■ **Problem to work on**:
Check each line of the entries below for the word "group", and copy the lines that have it.

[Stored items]

*** Block opens ***

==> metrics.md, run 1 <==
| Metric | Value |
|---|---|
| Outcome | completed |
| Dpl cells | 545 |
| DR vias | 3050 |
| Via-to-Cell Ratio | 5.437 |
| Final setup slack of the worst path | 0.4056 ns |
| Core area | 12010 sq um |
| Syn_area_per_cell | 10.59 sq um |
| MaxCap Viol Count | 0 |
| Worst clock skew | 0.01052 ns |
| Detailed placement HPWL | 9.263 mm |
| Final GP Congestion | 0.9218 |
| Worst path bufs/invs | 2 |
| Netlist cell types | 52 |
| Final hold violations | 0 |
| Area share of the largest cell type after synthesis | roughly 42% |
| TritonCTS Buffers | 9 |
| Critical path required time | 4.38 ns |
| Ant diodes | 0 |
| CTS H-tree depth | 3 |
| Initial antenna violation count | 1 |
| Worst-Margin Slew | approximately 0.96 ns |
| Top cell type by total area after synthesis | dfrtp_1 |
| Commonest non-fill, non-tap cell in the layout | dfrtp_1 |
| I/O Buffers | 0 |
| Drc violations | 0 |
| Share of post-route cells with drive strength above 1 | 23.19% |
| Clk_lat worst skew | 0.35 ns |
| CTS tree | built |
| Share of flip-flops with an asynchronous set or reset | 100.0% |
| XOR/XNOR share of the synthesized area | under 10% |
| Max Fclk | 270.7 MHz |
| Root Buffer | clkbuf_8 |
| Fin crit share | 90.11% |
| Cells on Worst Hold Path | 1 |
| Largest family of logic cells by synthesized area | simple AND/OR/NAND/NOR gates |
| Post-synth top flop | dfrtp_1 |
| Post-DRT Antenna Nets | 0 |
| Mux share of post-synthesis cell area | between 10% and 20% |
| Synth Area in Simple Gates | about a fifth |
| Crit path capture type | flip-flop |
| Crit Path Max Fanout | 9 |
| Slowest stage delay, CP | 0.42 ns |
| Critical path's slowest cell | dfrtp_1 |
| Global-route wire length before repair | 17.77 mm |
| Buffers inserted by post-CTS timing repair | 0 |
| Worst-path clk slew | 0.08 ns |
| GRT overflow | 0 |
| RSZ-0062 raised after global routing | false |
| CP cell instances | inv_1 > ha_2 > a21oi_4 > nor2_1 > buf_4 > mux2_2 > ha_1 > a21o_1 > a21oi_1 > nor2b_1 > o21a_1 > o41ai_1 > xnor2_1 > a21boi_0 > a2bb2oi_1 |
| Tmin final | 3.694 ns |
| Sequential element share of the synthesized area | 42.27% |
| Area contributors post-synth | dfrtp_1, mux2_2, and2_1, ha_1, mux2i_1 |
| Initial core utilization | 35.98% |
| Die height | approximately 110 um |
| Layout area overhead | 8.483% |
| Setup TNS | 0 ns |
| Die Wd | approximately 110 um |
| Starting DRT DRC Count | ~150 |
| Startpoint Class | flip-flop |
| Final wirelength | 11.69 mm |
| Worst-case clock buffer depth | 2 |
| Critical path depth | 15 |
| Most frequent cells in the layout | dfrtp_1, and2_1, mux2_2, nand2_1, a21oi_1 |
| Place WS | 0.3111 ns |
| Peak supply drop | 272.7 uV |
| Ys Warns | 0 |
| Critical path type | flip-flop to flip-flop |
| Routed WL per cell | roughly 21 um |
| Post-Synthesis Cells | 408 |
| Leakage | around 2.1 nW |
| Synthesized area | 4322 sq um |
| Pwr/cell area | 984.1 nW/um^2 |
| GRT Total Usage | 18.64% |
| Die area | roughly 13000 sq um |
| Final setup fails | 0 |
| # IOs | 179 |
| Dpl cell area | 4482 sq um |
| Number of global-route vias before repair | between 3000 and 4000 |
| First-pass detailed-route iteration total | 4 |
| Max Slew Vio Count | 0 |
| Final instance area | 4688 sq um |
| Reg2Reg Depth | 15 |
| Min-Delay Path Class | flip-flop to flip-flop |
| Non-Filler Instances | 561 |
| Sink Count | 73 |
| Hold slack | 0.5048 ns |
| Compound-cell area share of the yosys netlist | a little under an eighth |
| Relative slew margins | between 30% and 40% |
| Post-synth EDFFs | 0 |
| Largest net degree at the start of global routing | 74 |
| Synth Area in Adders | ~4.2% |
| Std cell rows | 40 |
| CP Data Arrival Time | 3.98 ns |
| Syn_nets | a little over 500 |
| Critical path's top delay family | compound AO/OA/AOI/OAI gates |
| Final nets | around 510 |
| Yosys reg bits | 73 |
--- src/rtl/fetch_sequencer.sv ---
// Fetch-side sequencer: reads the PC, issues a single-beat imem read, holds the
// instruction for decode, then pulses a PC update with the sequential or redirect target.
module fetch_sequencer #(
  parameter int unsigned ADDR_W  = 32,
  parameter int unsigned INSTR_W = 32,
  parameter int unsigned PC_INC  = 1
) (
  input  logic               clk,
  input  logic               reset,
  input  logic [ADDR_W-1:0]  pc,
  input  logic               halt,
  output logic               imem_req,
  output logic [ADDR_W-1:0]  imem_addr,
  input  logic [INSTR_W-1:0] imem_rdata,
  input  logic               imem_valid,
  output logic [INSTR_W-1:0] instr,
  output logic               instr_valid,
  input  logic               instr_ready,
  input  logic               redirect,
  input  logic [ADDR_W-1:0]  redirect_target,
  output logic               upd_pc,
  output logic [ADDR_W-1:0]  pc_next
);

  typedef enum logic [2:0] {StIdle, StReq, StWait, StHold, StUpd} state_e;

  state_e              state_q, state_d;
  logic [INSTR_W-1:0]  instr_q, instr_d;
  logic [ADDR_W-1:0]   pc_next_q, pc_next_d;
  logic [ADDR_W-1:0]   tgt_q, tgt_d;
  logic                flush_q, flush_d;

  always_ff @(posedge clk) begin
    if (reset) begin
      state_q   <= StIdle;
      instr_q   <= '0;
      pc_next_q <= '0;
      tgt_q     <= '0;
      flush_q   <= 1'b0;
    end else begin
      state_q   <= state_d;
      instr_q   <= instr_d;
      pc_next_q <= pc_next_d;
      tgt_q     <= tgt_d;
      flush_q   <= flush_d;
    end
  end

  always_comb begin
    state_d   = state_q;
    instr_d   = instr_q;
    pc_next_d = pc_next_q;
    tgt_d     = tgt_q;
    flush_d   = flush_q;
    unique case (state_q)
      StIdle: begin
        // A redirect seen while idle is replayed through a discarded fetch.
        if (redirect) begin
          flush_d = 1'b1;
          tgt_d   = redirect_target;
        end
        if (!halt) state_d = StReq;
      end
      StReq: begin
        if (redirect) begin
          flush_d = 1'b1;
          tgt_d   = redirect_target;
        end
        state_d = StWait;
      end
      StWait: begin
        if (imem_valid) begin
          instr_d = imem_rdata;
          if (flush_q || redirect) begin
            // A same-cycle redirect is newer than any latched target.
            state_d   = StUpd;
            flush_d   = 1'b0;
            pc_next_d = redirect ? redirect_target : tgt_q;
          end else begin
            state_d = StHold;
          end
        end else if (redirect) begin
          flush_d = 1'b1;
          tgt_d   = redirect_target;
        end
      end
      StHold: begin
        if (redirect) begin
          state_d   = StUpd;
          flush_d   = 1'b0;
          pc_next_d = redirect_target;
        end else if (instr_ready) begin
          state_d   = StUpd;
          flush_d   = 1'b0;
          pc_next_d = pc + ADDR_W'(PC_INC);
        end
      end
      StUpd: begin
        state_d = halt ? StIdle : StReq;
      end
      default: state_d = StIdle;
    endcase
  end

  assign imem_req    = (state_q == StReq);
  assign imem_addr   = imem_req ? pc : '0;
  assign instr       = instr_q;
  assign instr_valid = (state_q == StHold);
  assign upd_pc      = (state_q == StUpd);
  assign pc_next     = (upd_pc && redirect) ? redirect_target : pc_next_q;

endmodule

*** Block closes ***
*** Block opens ***

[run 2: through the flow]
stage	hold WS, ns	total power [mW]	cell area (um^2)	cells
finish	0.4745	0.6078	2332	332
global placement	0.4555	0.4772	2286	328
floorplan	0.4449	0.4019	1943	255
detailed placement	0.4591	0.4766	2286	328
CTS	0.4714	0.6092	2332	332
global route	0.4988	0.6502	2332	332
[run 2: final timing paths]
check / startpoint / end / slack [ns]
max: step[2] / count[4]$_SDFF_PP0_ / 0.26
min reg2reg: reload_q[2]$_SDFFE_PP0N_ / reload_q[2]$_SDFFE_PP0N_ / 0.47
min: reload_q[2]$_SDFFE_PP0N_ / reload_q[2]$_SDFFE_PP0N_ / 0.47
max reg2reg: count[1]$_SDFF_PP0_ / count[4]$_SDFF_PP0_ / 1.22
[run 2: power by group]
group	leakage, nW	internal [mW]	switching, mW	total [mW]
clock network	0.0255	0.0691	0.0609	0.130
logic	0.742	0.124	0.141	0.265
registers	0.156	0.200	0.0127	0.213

*** Block closes ***

■ **The answer**:
[run 2: power by group]
group	leakage, nW	internal [mW]	switching, mW	total [mW]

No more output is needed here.